This story is good at naming the problem we face but, apart from reminding us to what God would have us do, or not do, it offers no solution to the problem of our disobedience. For that we should turn to the readings from Romans and Matthew.

Psalm 32
This psalm is a beautiful—if not also practical and didactic—ode to the penitent and contrite heart. It opens (verses 1-2) and closes (verses 10b-11) by noting the happiness and joy that comes with confession and experience of God’s “steadfast love,” which grants forgiveness of sin. In between, in typical Wisdom tradition fashion, it contrasts two ways of approaching one’s sin: “silence” (verses 3-4) is contrasted positively with “acknowledging” and negatively with “not hiding” (verse 5). These contrasting ways are then taken up in reverse order by giving practical advice to the “faithful” (verses 6-8), followed by advice to the “wicked” (verses 9-10a).

One of the beauties of Psalm 32 is that it does not pin the terms “sin” and “confession” to any particular acts, attitudes, or values. It encompasses any and every act, attitude, or value that violates God’s all-embracing “steadfast love.” It lets us fill in the relevant, concrete details ourselves.

For example, Psalm 32’s description of the one who is “happy” offers an alternative to its definition in our time and culture, in which everyone is hell-bent on pursuing the “unalienable right” of “the pursuit of happiness,” which has come to mean the pursuit of pleasure, success, wealth, and security. If instead the psalm opens with the word “blessed” (as in the KJV, RSV, NIV, and NET), then it offers an alternative to the definition of the one who is “blessed,” which has come to be measured in our time and culture by the degree of pleasure, success, material comfort, and physical security one has or feels one has. Both “happy” and “blessed” have been hijacked by the dogmas of “economism,” “national security,” and “American exceptionalism,” and by theologies of “God’s preferential option for the rich.”

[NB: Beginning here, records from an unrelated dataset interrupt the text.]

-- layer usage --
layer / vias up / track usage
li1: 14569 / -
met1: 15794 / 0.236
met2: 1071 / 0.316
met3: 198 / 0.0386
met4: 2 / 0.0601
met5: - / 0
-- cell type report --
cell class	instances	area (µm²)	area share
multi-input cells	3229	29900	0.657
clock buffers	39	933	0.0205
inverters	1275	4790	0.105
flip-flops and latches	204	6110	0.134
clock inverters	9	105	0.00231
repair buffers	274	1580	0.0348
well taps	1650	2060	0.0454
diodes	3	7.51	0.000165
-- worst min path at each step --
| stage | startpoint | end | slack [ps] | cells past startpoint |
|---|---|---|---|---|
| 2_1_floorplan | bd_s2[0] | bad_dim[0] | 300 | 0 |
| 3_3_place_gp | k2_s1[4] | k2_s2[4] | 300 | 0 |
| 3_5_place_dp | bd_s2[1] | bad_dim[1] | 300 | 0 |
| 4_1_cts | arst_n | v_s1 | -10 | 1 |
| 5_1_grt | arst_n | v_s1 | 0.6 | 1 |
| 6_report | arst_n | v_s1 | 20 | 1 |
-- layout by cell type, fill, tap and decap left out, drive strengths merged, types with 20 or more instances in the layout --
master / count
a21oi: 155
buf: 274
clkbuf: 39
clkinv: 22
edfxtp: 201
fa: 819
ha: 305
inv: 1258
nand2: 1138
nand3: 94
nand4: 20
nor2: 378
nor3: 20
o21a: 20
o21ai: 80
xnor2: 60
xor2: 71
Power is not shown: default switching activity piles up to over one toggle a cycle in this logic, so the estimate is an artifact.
==> src/rtl/core/rtti_pkg.sv <==
// ----------------------------------------------------------------------------
// rtti_pkg
// Shared types and constants for the region to tile index unit.
// ----------------------------------------------------------------------------
package rtti_pkg;

	localparam int NDIM_MAX     = 3;
	localparam int DIMS_DEFAULT = 3;
	localparam int TILE_W       = 31;
	localparam int COORD_W      = 32;
	localparam int IDX_W        = 32;
	localparam int CFG_IDX_W    = 3;
	// divide steps in a lane, one quotient bit per stage
	localparam int DIV_BITS     = 31;
	// input capture, divide stages, check stage
	localparam int LANE_LAT     = DIV_BITS + 2;

	// configuration register indexes
	localparam logic [CFG_IDX_W-1:0] REG_TILE_0   = 3'd0;
	localparam logic [CFG_IDX_W-1:0] REG_EXTENT_0 = 3'd3;
	localparam logic [CFG_IDX_W-1:0] REG_LAST     = 3'd5;

	typedef enum logic [1:0] {
		ST_OK    = 2'd0,
		ST_RANGE = 2'd1,
		ST_ALIGN = 2'd2
	} status_t;

	typedef enum logic [1:0] {
		CFG_IDLE,
		CFG_LOAD,
		CFG_DIV
	} cfg_state_t;

	// geometry handed from the register block to the datapath
	typedef struct packed {
		logic [NDIM_MAX-1:0][TILE_W-1:0] tile;    // effective tile size, never 0
		logic [NDIM_MAX-1:0][TILE_W-1:0] extent;
		logic [NDIM_MAX-1:0][IDX_W-1:0]  tiles;   // tiles per dimension
	} geom_t;

endpackage

==> src/rtl/core/rtti_lane.sv <==
// ----------------------------------------------------------------------------
// rtti_lane
// One dimension: pipelined restoring divider giving the tile coordinate
// floor(lo / tile), then the range and alignment checks.
// ----------------------------------------------------------------------------
module rtti_lane
	import rtti_pkg::*;
(
	input  logic               clk,
	input  logic               en,
	input  logic [COORD_W-1:0] lo,
	input  logic [COORD_W-1:0] hi,
	input  logic [TILE_W-1:0]  tile,
	input  logic [TILE_W-1:0]  extent,
	output logic [TILE_W-1:0]  coord,
	output status_t            err
);

	// stage j holds the state after j divide steps
	logic [TILE_W-1:0]  rem_s [DIV_BITS+1];
	logic [TILE_W-1:0]  qn_s  [DIV_BITS+1];
	logic [COORD_W-1:0] lo_s  [DIV_BITS+1];
	logic [COORD_W-1:0] hi_s  [DIV_BITS+1];
	logic [TILE_W-1:0]  coord_s;
	status_t            err_s;

	logic [TILE_W-1:0] rem_f, base_f;
	logic [IDX_W-1:0]  end_f;
	logic              range_f, align_f;

	// capture and divide, one quotient bit per stage
	always_ff @(posedge clk) begin
		if (en) begin
			rem_s[0] <= '0;
			qn_s[0]  <= lo[TILE_W-1:0];
			lo_s[0]  <= lo;
			hi_s[0]  <= hi;
			for (int j = 0; j < DIV_BITS; j++) begin
				logic [TILE_W:0] trial;
				logic            ge;
				trial = {rem_s[j], qn_s[j][TILE_W-1]};
				ge    = trial >= {1'b0, tile};
				rem_s[j+1] <= ge ? TILE_W'(trial - {1'b0, tile}) : trial[TILE_W-1:0];
				qn_s[j+1]  <= {qn_s[j][TILE_W-2:0], ge};
				lo_s[j+1]  <= lo_s[j];
				hi_s[j+1]  <= hi_s[j];
			end
		end
	end

	// k*tile = lo - rem; k < ceil(extent/tile) exactly when k*tile < extent
	assign rem_f   = rem_s[DIV_BITS];
	assign base_f  = lo_s[DIV_BITS][TILE_W-1:0] - rem_f;
	assign end_f   = {1'b0, base_f} + {1'b0, tile};
	assign range_f = lo_s[DIV_BITS][COORD_W-1] || (base_f >= extent);
	assign align_f = !hi_s[DIV_BITS][COORD_W-1]
		&& ({1'b0, hi_s[DIV_BITS][COORD_W-2:0]} > end_f);

	always_ff @(posedge clk) begin
		if (en) begin
			coord_s <= qn_s[DIV_BITS];
			err_s   <= range_f ? ST_RANGE : (align_f ? ST_ALIGN : ST_OK);
		end
	end

	assign coord = coord_s;
	assign err   = err_s;

endmodule

==> config.mk <==
export PLATFORM = sky130hd
export DESIGN_NAME = rtti_lane
export DESIGN_NICKNAME = d
export VERILOG_FILES = /design/src/rtl/core/rtti_pkg.sv /design/src/rtl/core/rtti_lane.sv
export SDC_FILE = /design/constraint.sdc
export NUM_CORES = 2
export LEC_CHECK = 0
export ABC_CLOCK_PERIOD_IN_PS = 10500
export BUFFER_PORTS_ARGS = -buffer_cell sky130_fd_sc_hd__buf_4
export CORE_MARGIN = 8
export CORE_UTILIZATION = 50
export DETAILED_ROUTE_END_ITERATION = 10
export PLACE_DENSITY = 0.63
export SETUP_SLACK_MARGIN = 0.1
export SYNTH_ARGS = -nofsm -noshare
export SYNTH_HDL_FRONTEND = slang
export SYNTH_SLANG_ARGS = --single-unit
==> constraint.sdc <==
create_clock -name clk -period 10.5 [get_ports clk]
set_clock_uncertainty 0.1 [all_clocks]
set_input_delay 0 -clock clk [delete_from_list [all_inputs] [get_ports clk]]
set_output_delay 0 -clock clk [all_outputs]
set_load 0.01 [all_outputs]
## Yosys cells after proc, flatten, opt, wreduce, memory -nomap -nowiden

Memory sizes are Yosys's and may differ from the RTL's. A register that Yosys moved wholly into a read port is not among the register bits.
Cells that the tools add are included.

| storage, ports and cells | value |
|---|---|
| register bits after elaboration | 2 |
| memories | 4 |
| input port bits | 128 |
| bits in writable memories | 4032 |
| output and inout port bits | 33 |
| word-level logic and storage cells | 108 |

| cells by class | value |
|---|---|
| $add $sub $neg | 33 |
| reduce and logical (&&, ||, !) cells | 3 |
| multiplexer cells | 34 |
| magnitude comparators | 33 |

Memories:

| memory | words | width | rd ports | clocked after memory_dff | write ports | RTL line | source |
|---|---|---|---|---|---|---|---|
| hi_s | 32 | 32 | 32 | 0 | 32 | rtti_lane.sv:23 | `logic [COORD_W-1:0] hi_s [DIV_BITS+1];` |
| lo_s | 32 | 32 | 32 | 0 | 32 | rtti_lane.sv:22 | `logic [COORD_W-1:0] lo_s [DIV_BITS+1];` |
| qn_s | 32 | 31 | 32 | 1 | 32 | rtti_lane.sv:21 | `logic [TILE_W-1:0] qn_s [DIV_BITS+1];` |
| rem_s | 32 | 31 | 32 | 0 | 32 | rtti_lane.sv:20 | `logic [TILE_W-1:0] rem_s [DIV_BITS+1];` |

Operators with widths:

| cell | count |
|---|---|
| $ge 32x31->1 | 31 |
| $sub 31x31->31 | 32 |
| $mux 31 | 31 |
| $add 31x31->32 | 1 |
| $gt 31x32->1 | 1 |
| $ge 31x31->1 | 1 |
| $mux 1 | 2 |
| $mux 2 | 1 |
| $logic_and 1x1->1 | 1 |
| $logic_not 1->1 | 1 |
| $logic_or 1x1->1 | 1 |

## Depth between registers and ports, before layout

| depth | value |
|---|---|
| depth in word-level cells | 5 |
| depth in mapped cells | 32 |
| depth with buffers taken out | 32 |

## Least setup slack after synthesis

OpenSTA, ideal clock, no wires.

| timing path | value |
|---|---|
| path type | register to register |
| start | memory lo_s[31][0] (netlist: lo_s[1][480]) |
| end | register err_s[1] (netlist: err[1]), data pin |
| path buffers | 1 |
| cell stages (with the launch flop) | 31 |
| setup time | 267 ps |
| data arrival time | 5630 ps |
| path slack | 4503 ps |
| data required time | 10133 ps |
| cell sequence | edfxtp_1 > inv_1 > ha_1 > fa_1 > nor2b_1 > o21a_1 > o21ai_0 > a211oi_1 > o21ai_0 > o21ai_0 > o31ai_1 > a21boi_0 > ha_1 > clkbuf_1 > a21oi_1 > o21ai_0 > a41oi_1 > o21ai_0 > or3_1 > o211ai_1 > nand2b_1 > a21oi_1 > xor2_1 > ha_1 > a21o_1 > a21o_1 > a221oi_1 > a21boi_0 > o21a_1 > o311ai_0 > nor3_1 |

RTL lines:

| what | RTL line | source |
|---|---|---|
| start: declaration | rtti_lane.sv:22 |  |
| end signal: assignment | rtti_lane.sv:62 | `err_s <= range_f ? ST_RANGE : (align_f ? ST_ALIGN : ST_OK);` |
| end: declaration | rtti_lane.sv:25 | `status_t err_s;` |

Psalm 32 pins true “happiness” or “blessedness,” not to what we are or do, but to what God is and does. God is “steadfast love” and, out of that love, “forgives” sin. The psalmist uses a variety of terms for what God does. In the first half of verse 1, the base meanings of the verb the NRSV translates as “forgiven” are to lift, take away, or remove; and the object of the verb is either the act—an offence, crime, or wrongdoing—or the guilt attached to the act. In the second half, the object of the verb is clearly the act (“sin”), and the verb the NRSV translates as “is covered,” in the sense of “concealed or kept secret,” could also be translated “pardoned” (NET). Then, in the first half of verse 2, the psalmist’s verb is “impute” (NRSV) or “count against” (NIV), and the object of the verb is either the act (iniquity, wickedness, or sin, as in the NRSV and NIV) or the guilt or punishment attached to it (as in the NAB and NET). In other words, God relates to the penitent, not in terms of their offensive acts or their guilt; rather, in God’s love, those acts and the guilt attached to them are erased or hidden. God keeps them “secret,” out of sight.

For the psalmist, “happiness” somewhat surprisingly also comes from an honest “spirit” (v. 2). The Hebrew, “in whose spirit there is no deceit” (as in the NRSV, NIV, and NAB), obviously cannot mean that the penitent is without sin; rather, in the context of this ode on confession and forgiveness, it means that the penitent honestly admit their sin to God, instead of remaining silent and attempting to hide their sin from God (as in verses 3-5; also see the NET note on v. 2).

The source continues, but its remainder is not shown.